* _TASK INPUTS_

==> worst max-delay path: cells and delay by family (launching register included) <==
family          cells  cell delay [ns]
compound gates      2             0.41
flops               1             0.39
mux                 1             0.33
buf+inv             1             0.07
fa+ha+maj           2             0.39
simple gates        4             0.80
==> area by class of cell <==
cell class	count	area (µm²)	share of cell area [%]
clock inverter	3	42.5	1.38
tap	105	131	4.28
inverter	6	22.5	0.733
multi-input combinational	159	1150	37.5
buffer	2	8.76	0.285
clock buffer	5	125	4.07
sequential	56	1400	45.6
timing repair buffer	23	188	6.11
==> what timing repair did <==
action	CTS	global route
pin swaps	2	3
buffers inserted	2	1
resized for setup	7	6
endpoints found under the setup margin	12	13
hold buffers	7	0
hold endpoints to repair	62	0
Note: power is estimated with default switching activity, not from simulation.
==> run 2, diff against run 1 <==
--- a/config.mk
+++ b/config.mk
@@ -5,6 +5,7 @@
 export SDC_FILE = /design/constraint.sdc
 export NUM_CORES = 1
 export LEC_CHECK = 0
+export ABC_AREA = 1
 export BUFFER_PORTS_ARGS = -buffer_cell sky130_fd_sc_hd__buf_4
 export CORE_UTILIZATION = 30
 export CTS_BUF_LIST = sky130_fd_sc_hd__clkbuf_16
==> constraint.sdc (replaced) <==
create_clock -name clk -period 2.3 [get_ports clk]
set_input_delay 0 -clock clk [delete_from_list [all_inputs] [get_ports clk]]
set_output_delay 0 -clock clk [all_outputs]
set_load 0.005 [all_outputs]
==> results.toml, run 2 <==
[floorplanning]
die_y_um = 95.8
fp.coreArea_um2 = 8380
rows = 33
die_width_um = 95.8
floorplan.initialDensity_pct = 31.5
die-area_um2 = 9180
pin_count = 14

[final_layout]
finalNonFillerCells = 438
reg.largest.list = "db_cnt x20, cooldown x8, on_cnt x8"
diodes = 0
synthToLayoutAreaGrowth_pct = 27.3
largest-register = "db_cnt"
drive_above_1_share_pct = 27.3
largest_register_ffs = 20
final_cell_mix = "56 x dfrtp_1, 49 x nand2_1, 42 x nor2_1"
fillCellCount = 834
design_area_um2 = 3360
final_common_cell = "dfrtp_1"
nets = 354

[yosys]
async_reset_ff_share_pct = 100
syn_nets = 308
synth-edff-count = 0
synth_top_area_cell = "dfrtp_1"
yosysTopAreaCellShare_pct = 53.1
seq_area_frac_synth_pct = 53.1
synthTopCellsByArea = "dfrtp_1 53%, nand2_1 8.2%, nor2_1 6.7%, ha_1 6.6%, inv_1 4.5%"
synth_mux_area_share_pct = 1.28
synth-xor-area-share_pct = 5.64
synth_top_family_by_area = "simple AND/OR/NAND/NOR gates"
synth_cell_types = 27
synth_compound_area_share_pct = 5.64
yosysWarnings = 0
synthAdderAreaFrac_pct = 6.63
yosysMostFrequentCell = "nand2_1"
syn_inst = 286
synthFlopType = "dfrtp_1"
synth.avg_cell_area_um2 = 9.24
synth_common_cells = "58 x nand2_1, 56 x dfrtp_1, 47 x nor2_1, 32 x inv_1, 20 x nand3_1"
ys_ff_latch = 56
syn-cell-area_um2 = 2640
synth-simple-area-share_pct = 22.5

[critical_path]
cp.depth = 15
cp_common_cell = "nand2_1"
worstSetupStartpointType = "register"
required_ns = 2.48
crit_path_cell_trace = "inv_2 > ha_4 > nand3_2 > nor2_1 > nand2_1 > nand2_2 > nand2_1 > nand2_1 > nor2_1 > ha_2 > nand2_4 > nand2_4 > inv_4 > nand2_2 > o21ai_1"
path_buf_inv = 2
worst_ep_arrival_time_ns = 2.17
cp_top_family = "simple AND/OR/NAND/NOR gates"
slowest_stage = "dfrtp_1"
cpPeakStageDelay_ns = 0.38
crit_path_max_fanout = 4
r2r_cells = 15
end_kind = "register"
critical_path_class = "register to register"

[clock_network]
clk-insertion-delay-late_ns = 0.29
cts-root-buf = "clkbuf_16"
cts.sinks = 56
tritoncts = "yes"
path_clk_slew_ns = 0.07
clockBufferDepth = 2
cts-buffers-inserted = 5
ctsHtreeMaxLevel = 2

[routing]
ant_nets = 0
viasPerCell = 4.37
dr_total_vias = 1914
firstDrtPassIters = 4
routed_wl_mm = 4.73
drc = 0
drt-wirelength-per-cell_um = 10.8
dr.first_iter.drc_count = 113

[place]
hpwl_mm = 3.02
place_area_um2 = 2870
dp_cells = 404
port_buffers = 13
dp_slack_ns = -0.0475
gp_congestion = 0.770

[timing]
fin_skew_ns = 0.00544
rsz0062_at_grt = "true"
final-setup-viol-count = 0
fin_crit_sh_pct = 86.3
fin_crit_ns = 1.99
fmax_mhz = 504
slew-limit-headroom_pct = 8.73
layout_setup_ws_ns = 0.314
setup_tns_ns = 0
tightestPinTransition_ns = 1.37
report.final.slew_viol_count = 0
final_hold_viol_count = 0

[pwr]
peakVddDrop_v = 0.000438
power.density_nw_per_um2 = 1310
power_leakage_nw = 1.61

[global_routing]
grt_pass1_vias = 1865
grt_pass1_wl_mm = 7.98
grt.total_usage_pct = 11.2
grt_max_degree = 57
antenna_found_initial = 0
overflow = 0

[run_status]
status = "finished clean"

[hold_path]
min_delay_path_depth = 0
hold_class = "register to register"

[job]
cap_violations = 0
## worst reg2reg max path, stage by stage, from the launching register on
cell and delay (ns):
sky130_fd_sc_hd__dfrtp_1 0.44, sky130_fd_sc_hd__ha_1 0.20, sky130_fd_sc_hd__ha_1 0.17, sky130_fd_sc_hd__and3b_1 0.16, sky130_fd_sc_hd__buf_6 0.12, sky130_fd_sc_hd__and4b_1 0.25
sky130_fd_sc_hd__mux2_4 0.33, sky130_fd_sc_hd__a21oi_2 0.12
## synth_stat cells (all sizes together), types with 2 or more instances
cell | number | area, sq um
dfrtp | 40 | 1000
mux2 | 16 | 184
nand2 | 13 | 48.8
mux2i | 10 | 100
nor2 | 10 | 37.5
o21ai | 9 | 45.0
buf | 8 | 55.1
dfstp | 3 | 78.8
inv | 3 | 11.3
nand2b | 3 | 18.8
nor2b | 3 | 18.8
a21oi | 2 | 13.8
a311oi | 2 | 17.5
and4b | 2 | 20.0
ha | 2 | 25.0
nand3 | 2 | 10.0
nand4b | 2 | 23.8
===== src/rtl/mips_ctrl_pkg.sv =====
//------------------------------------------------------------------------------
// Module   : mips_ctrl_pkg
// Brief    : Shared states, opcode/funct codes and select encodings for the
//            MIPS multicycle controller.
// Revision : 1.0 - initial release
//------------------------------------------------------------------------------
`default_nettype none

package mips_ctrl_pkg;

   typedef enum logic [3:0] {
      S_FETCH   = 4'd0,
      S_DECODE  = 4'd1,
      S_MEMADR  = 4'd2,
      S_MEMRD   = 4'd3,
      S_MEMWB   = 4'd4,
      S_MEMWR   = 4'd5,
      S_RTYPEEX = 4'd6,
      S_RTYPEWB = 4'd7,
      S_BEQEX   = 4'd8,
      S_BNEEX   = 4'd9,
      S_ADDIEX  = 4'd10,
      S_ADDIWB  = 4'd11,
      S_JEX     = 4'd12
   } state_t;

   localparam logic [5:0] OP_LW    = 6'b100011;
   localparam logic [5:0] OP_SW    = 6'b101011;
   localparam logic [5:0] OP_RTYPE = 6'b000000;
   localparam logic [5:0] OP_BEQ   = 6'b000100;
   localparam logic [5:0] OP_BNE   = 6'b000101;
   localparam logic [5:0] OP_ADDI  = 6'b001000;
   localparam logic [5:0] OP_J     = 6'b000010;

   localparam logic [5:0] FUNCT_ADD = 6'b100000;
   localparam logic [5:0] FUNCT_SUB = 6'b100010;
   localparam logic [5:0] FUNCT_AND = 6'b100100;
   localparam logic [5:0] FUNCT_OR  = 6'b100101;
   localparam logic [5:0] FUNCT_SLT = 6'b101010;

   typedef logic [2:0] alu_op_t;
   localparam alu_op_t ALU_ADD = 3'b010;
   localparam alu_op_t ALU_SUB = 3'b110;
   localparam alu_op_t ALU_AND = 3'b000;
   localparam alu_op_t ALU_OR  = 3'b001;
   localparam alu_op_t ALU_SLT = 3'b111;

   localparam logic [1:0] SRCB_REG   = 2'b00;
   localparam logic [1:0] SRCB_FOUR  = 2'b01;
   localparam logic [1:0] SRCB_IMM   = 2'b10;
   localparam logic [1:0] SRCB_IMMSH = 2'b11;

   localparam logic [1:0] PCSRC_ALU    = 2'b00;
   localparam logic [1:0] PCSRC_ALUOUT = 2'b01;
   localparam logic [1:0] PCSRC_JUMP   = 2'b10;

endpackage

`default_nettype wire


===== src/rtl/mips_multicycle_ctrl_if.sv =====
//------------------------------------------------------------------------------
// Module   : mips_multicycle_ctrl_if
// Brief    : Controller <-> datapath bundle: instruction fields and ALU flags
//            in, selects and write enables out.
// Revision : 1.0 - initial release
//------------------------------------------------------------------------------
`default_nettype none

interface mips_multicycle_ctrl_if;
   logic [5:0] op;
   logic [5:0] funct;
   logic       zero;
   logic       ovf;
   logic [2:0] alucontrol;
   logic       alusrca;
   logic [1:0] alusrcb;
   logic [1:0] pcsrc;
   logic       pcen;
   logic       iord;
   logic       memwrite;
   logic       irwrite;
   logic       regdst;
   logic       memtoreg;
   logic       regwrite;
   logic       illegal;

   modport master (
      input  op, funct, zero, ovf,
      output alucontrol, alusrca, alusrcb, pcsrc, pcen, iord,
             memwrite, irwrite, regdst, memtoreg, regwrite, illegal
   );

   modport slave (
      output op, funct, zero, ovf,
      input  alucontrol, alusrca, alusrcb, pcsrc, pcen, iord,
             memwrite, irwrite, regdst, memtoreg, regwrite, illegal
   );
endinterface

`default_nettype wire


===== src/rtl/mips_multicycle_ctrl_alu_decoder.sv =====
//------------------------------------------------------------------------------
// Module   : mips_alu_decoder
// Brief    : R-type funct field to ALU operation, with illegal-funct flag.
// Revision : 1.0 - initial release
//------------------------------------------------------------------------------
`default_nettype none

module mips_alu_decoder
   import mips_ctrl_pkg::*;
(
   input  wire logic [5:0] i_funct,
   output alu_op_t         o_alucontrol,
   output logic            o_illegal_funct,
   output logic            o_addsub
);

   always_comb begin
      o_alucontrol    = ALU_ADD;
      o_illegal_funct = 1'b0;
      o_addsub        = 1'b0;
      case (i_funct)
         FUNCT_ADD: o_addsub = 1'b1;
         FUNCT_SUB: begin
            o_alucontrol = ALU_SUB;
            o_addsub     = 1'b1;
         end
         FUNCT_AND: o_alucontrol = ALU_AND;
         FUNCT_OR:  o_alucontrol = ALU_OR;
         FUNCT_SLT: o_alucontrol = ALU_SLT;
         default:   o_illegal_funct = 1'b1;
      endcase
   end

endmodule

`default_nettype wire


===== src/rtl/mips_multicycle_ctrl.sv =====
//------------------------------------------------------------------------------
// Module   : mips_multicycle_ctrl
// Brief    : Multicycle MIPS control FSM driving ALU selects and all datapath
//            write enables.
// Revision : 1.0 - initial release
//------------------------------------------------------------------------------
`default_nettype none

module mips_multicycle_ctrl
   import mips_ctrl_pkg::*;
(
   input  wire logic             clk,
   input  wire logic             rst_n,
   mips_multicycle_ctrl_if.master bus
);

   state_t     r_state;
   state_t     w_next;
   alu_op_t    w_dec_alu;
   logic       w_dec_illegal;
   logic       w_dec_addsub;
   alu_op_t    w_alucontrol;
   logic       w_alusrca;
   logic [1:0] w_alusrcb;
   logic [1:0] w_pcsrc;
   logic       w_pcen;
   logic       w_iord;
   logic       w_memwrite;
   logic       w_irwrite;
   logic       w_regdst;
   logic       w_memtoreg;
   logic       w_regwrite;
   logic       w_illegal;

   mips_alu_decoder u_alu_decoder (
      .i_funct         (bus.funct),
      .o_alucontrol    (w_dec_alu),
      .o_illegal_funct (w_dec_illegal),
      .o_addsub        (w_dec_addsub)
   );

   always_ff @(posedge clk or negedge rst_n) begin
      if (!rst_n) r_state <= S_FETCH;
      else        r_state <= w_next;
   end

   always_comb begin
      w_next       = r_state;
      w_alucontrol = ALU_ADD;
      w_alusrca    = 1'b0;
      w_alusrcb    = SRCB_REG;
      w_pcsrc      = PCSRC_ALU;
      w_pcen       = 1'b0;
      w_iord       = 1'b0;
      w_memwrite   = 1'b0;
      w_irwrite    = 1'b0;
      w_regdst     = 1'b0;
      w_memtoreg   = 1'b0;
      w_regwrite   = 1'b0;
      w_illegal    = 1'b0;
      case (r_state)
         S_FETCH: begin
            w_irwrite = 1'b1;
            w_alusrcb = SRCB_FOUR;
            w_pcen    = 1'b1;
            w_next    = S_DECODE;
         end
         S_DECODE: begin
            // Branch target is precomputed into ALUOut while the opcode dispatches
            w_alusrcb = SRCB_IMMSH;
            case (bus.op)
               OP_LW, OP_SW: w_next = S_MEMADR;
               OP_RTYPE:     w_next = S_RTYPEEX;
               OP_BEQ:       w_next = S_BEQEX;
               OP_BNE:       w_next = S_BNEEX;
               OP_ADDI:      w_next = S_ADDIEX;
               OP_J:         w_next = S_JEX;
               default: begin
                  w_illegal = 1'b1;
                  w_next    = S_FETCH;
               end
            endcase
         end
         S_MEMADR: begin
            w_alusrca = 1'b1;
            w_alusrcb = SRCB_IMM;
            w_next    = (bus.op == OP_SW) ? S_MEMWR : S_MEMRD;
         end
         S_MEMRD: begin
            w_iord = 1'b1;
            w_next = S_MEMWB;
         end
         S_MEMWB: begin
            w_memtoreg = 1'b1;
            w_regwrite = 1'b1;
            w_next     = S_FETCH;
         end
         S_MEMWR: begin
            w_iord     = 1'b1;
            w_memwrite = 1'b1;
            w_next     = S_FETCH;
         end
         S_RTYPEEX: begin
            w_alusrca    = 1'b1;
            w_alucontrol = w_dec_alu;
            w_illegal    = w_dec_illegal;
            w_next       = (bus.ovf && w_dec_addsub) ? S_FETCH : S_RTYPEWB;
         end
         S_RTYPEWB: begin
            w_regdst   = 1'b1;
            w_regwrite = 1'b1;
            w_next     = S_FETCH;
         end
         S_BEQEX, S_BNEEX: begin
            w_alusrca    = 1'b1;
            w_alucontrol = ALU_SUB;
            w_pcsrc      = PCSRC_ALUOUT;
            w_pcen       = (r_state == S_BEQEX) ? bus.zero : !bus.zero;
            w_next       = S_FETCH;
         end
         S_ADDIEX: begin
            w_alusrca = 1'b1;
            w_alusrcb = SRCB_IMM;
            w_next    = bus.ovf ? S_FETCH : S_ADDIWB;
         end
         S_ADDIWB: begin
            w_regwrite = 1'b1;
            w_next     = S_FETCH;
         end
         S_JEX: begin
            w_pcsrc = PCSRC_JUMP;
            w_pcen  = 1'b1;
            w_next  = S_FETCH;
         end
         default: w_next = S_FETCH;
      endcase
   end

   // Enables are gated by rst_n so an aborted instruction never writes back
   assign bus.pcen       = w_pcen     & rst_n;
   assign bus.irwrite    = w_irwrite  & rst_n;
   assign bus.memwrite   = w_memwrite & rst_n;
   assign bus.regwrite   = w_regwrite & rst_n;
   assign bus.illegal    = w_illegal  & rst_n;
   assign bus.alucontrol = w_alucontrol;
   assign bus.alusrca    = w_alusrca;
   assign bus.alusrcb    = w_alusrcb;
   assign bus.pcsrc      = w_pcsrc;
   assign bus.iord       = w_iord;
   assign bus.regdst     = w_regdst;
   assign bus.memtoreg   = w_memtoreg;

endmodule

`default_nettype wire


===== src/flat_wrapper.sv =====
// flat-port wrapper written by rule: the top's interface ports become plain ports
module mips_multicycle_ctrl_flat import mips_ctrl_pkg::*;
  (clk, rst_n, bus_op, bus_funct, bus_zero, bus_ovf, bus_alucontrol, bus_alusrca, bus_alusrcb, bus_pcsrc, bus_pcen, bus_iord, bus_memwrite, bus_irwrite, bus_regdst, bus_memtoreg, bus_regwrite, bus_illegal);
  mips_multicycle_ctrl_if bus_i ();
  input  wire logic clk;
  input  wire logic rst_n;
  input wire logic [$bits(bus_i.op)-1:0] bus_op;
  input wire logic [$bits(bus_i.funct)-1:0] bus_funct;
  input wire logic [$bits(bus_i.zero)-1:0] bus_zero;
  input wire logic [$bits(bus_i.ovf)-1:0] bus_ovf;
  output wire logic [$bits(bus_i.alucontrol)-1:0] bus_alucontrol;
  output wire logic [$bits(bus_i.alusrca)-1:0] bus_alusrca;
  output wire logic [$bits(bus_i.alusrcb)-1:0] bus_alusrcb;
  output wire logic [$bits(bus_i.pcsrc)-1:0] bus_pcsrc;
  output wire logic [$bits(bus_i.pcen)-1:0] bus_pcen;
  output wire logic [$bits(bus_i.iord)-1:0] bus_iord;
  output wire logic [$bits(bus_i.memwrite)-1:0] bus_memwrite;
  output wire logic [$bits(bus_i.irwrite)-1:0] bus_irwrite;
  output wire logic [$bits(bus_i.regdst)-1:0] bus_regdst;
  output wire logic [$bits(bus_i.memtoreg)-1:0] bus_memtoreg;
  output wire logic [$bits(bus_i.regwrite)-1:0] bus_regwrite;
  output wire logic [$bits(bus_i.illegal)-1:0] bus_illegal;
  assign bus_i.op = bus_op;
  assign bus_i.funct = bus_funct;
  assign bus_i.zero = bus_zero;
  assign bus_i.ovf = bus_ovf;
  assign bus_alucontrol = bus_i.alucontrol;
  assign bus_alusrca = bus_i.alusrca;
  assign bus_alusrcb = bus_i.alusrcb;
  assign bus_pcsrc = bus_i.pcsrc;
  assign bus_pcen = bus_i.pcen;
  assign bus_iord = bus_i.iord;
  assign bus_memwrite = bus_i.memwrite;
  assign bus_irwrite = bus_i.irwrite;
  assign bus_regdst = bus_i.regdst;
  assign bus_memtoreg = bus_i.memtoreg;
  assign bus_regwrite = bus_i.regwrite;
  assign bus_illegal = bus_i.illegal;
  mips_multicycle_ctrl u_core (.clk(clk), .rst_n(rst_n), .bus(bus_i));
endmodule
File: src/rtl/imem_loader.sv
// rtl/imem_loader.sv - boot loader assembling a byte stream into 32-bit instruction-memory writes
// Frame: LEN byte, 4*LEN data bytes (little-endian words), XOR checksum byte.
module imem_loader #(
  parameter int ADDR_W = 8
) (
  input  logic              clk,
  input  logic              rst_n,
  input  logic              start,
  input  logic [7:0]        rx_data,
  input  logic              rx_valid,
  output logic              rx_ready,
  output logic              we,
  output logic [ADDR_W-1:0] wa,
  output logic [31:0]       wd,
  output logic              busy,
  output logic              done,
  output logic              err
);

  typedef enum logic [2:0] {
    S_IDLE  = 3'd0,
    S_LEN   = 3'd1,
    S_DATA  = 3'd2,
    S_WRITE = 3'd3,
    S_CSUM  = 3'd4,
    S_DONE  = 3'd5
  } state_t;

  state_t            state_q, state_d;
  logic [7:0]        cnt_q, cnt_d;
  logic [7:0]        csum_q, csum_d;
  logic [ADDR_W-1:0] addr_q, addr_d;
  logic [1:0]        idx_q, idx_d;
  logic [31:0]       wd_q, wd_d;
  logic              err_q, err_d;
  logic              xfer;

  // Handshake outputs come from the registered state only, so rx_valid/start never reach them.
  assign rx_ready = (state_q == S_LEN) || (state_q == S_DATA) || (state_q == S_CSUM);
  assign we       = (state_q == S_WRITE);
  assign busy     = rx_ready || we;
  assign done     = (state_q == S_DONE);
  assign err      = err_q;
  assign wa       = addr_q;
  assign wd       = wd_q;
  assign xfer     = rx_valid && rx_ready;

  always_ff @(posedge clk or negedge rst_n) begin
    if (!rst_n) begin
      state_q <= S_IDLE;
      cnt_q   <= '0;
      csum_q  <= '0;
      addr_q  <= '0;
      idx_q   <= '0;
      wd_q    <= '0;
      err_q   <= 1'b0;
    end else begin
      state_q <= state_d;
      cnt_q   <= cnt_d;
      csum_q  <= csum_d;
      addr_q  <= addr_d;
      idx_q   <= idx_d;
      wd_q    <= wd_d;
      err_q   <= err_d;
    end
  end

  always_comb begin
    state_d = state_q;
    cnt_d   = cnt_q;
    csum_d  = csum_q;
    addr_d  = addr_q;
    idx_d   = idx_q;
    wd_d    = wd_q;
    err_d   = err_q;
    case (state_q)
      S_IDLE, S_DONE: begin
        if (start) begin
          state_d = S_LEN;
          err_d   = 1'b0;
        end
      end
      S_LEN: begin
        if (xfer) begin
          cnt_d   = rx_data;
          csum_d  = rx_data;
          addr_d  = '0;
          idx_d   = '0;
          state_d = (rx_data == 8'd0) ? S_CSUM : S_DATA;
        end
      end
      S_DATA: begin
        if (xfer) begin
          wd_d[{idx_q, 3'b000} +: 8] = rx_data;
          csum_d = csum_q ^ rx_data;
          idx_d  = idx_q + 2'd1;
          if (idx_q == 2'd3) begin
            state_d = S_WRITE;
          end
        end
      end
      S_WRITE: begin
        addr_d  = addr_q + ADDR_W'(1);
        cnt_d   = cnt_q - 8'd1;
        state_d = (cnt_q == 8'd1) ? S_CSUM : S_DATA;
      end
      S_CSUM: begin
        if (xfer) begin
          err_d   = (rx_data != csum_q);
          state_d = S_DONE;
        end
      end
      default: state_d = S_IDLE;
    endcase
  end

endmodule
File: config.mk
export PLATFORM = sky130hd
export DESIGN_NAME = imem_loader
export DESIGN_NICKNAME = d
export VERILOG_FILES = /design/src/rtl/imem_loader.sv
export SDC_FILE = /design/constraint.sdc
export NUM_CORES = 1
export LEC_CHECK = 0
export CAP_MARGIN = 20
export CORE_ASPECT_RATIO = 1.25
export CORE_MARGIN = 3
export CORE_UTILIZATION = 58
export DETAILED_ROUTE_END_ITERATION = 10
export PLACE_DENSITY = 0.93
export SLEW_MARGIN = 10
export SYNTH_ARGS = -nofsm -noshare
export SYNTH_HDL_FRONTEND = slang
export SYNTH_SLANG_ARGS = --single-unit
export TNS_END_PERCENT = 50
File: constraint.sdc
create_clock -name clk -period 4.4 [get_ports clk]
set_clock_uncertainty 0.2 [all_clocks]
set_input_delay 1.32 -clock clk [delete_from_list [all_inputs] [get_ports clk]]
set_output_delay 1.32 -clock clk [all_outputs]
set_load 0.02 [all_outputs]
**config.mk**
```make
export PLATFORM = sky130hd
export DESIGN_NAME = rv_alu_decode_pipe
export DESIGN_NICKNAME = d
export VERILOG_FILES = /design/src/rtl/rv_alu_pkg.sv /design/src/rtl/rv_alu_fifo.sv /design/src/rtl/rv_alu_decode_pipe.sv
export SDC_FILE = /design/constraint.sdc
export NUM_CORES = 1
export LEC_CHECK = 0
export CORE_MARGIN = 2
export CORE_UTILIZATION = 33
export DETAILED_ROUTE_END_ITERATION = 6
export GPL_TIMING_DRIVEN = 0
export PLACE_DENSITY = 0.6
export SLEW_MARGIN = 20
export SYNTH_ARGS = -nofsm -noshare
export SYNTH_HDL_FRONTEND = slang
export SYNTH_SLANG_ARGS = --single-unit
```
**constraint.sdc**
```tcl
create_clock -name clk -period 5.8 [get_ports clk]
set_input_delay 0.58 -clock clk [delete_from_list [all_inputs] [get_ports clk]]
set_output_delay 0.58 -clock clk [all_outputs]
set_load 0.02 [all_outputs]
```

* _WORK REQUEST_
Only the lines from the one containing "fin_crit_ns = 1.99" through the one containing "dfrtp | 40 | 1000" are to be retyped, both boundary lines included, with no other material.

* _PROBLEM SOLUTION_
fin_crit_ns = 1.99
fmax_mhz = 504
slew-limit-headroom_pct = 8.73
layout_setup_ws_ns = 0.314
setup_tns_ns = 0
tightestPinTransition_ns = 1.37
report.final.slew_viol_count = 0
final_hold_viol_count = 0

[pwr]
peakVddDrop_v = 0.000438
power.density_nw_per_um2 = 1310
power_leakage_nw = 1.61

[global_routing]
grt_pass1_vias = 1865
grt_pass1_wl_mm = 7.98
grt.total_usage_pct = 11.2
grt_max_degree = 57
antenna_found_initial = 0
overflow = 0

[run_status]
status = "finished clean"

[hold_path]
min_delay_path_depth = 0
hold_class = "register to register"

[job]
cap_violations = 0
## worst reg2reg max path, stage by stage, from the launching register on
cell and delay (ns):
sky130_fd_sc_hd__dfrtp_1 0.44, sky130_fd_sc_hd__ha_1 0.20, sky130_fd_sc_hd__ha_1 0.17, sky130_fd_sc_hd__and3b_1 0.16, sky130_fd_sc_hd__buf_6 0.12, sky130_fd_sc_hd__and4b_1 0.25
sky130_fd_sc_hd__mux2_4 0.33, sky130_fd_sc_hd__a21oi_2 0.12
## synth_stat cells (all sizes together), types with 2 or more instances
cell | number | area, sq um
dfrtp | 40 | 1000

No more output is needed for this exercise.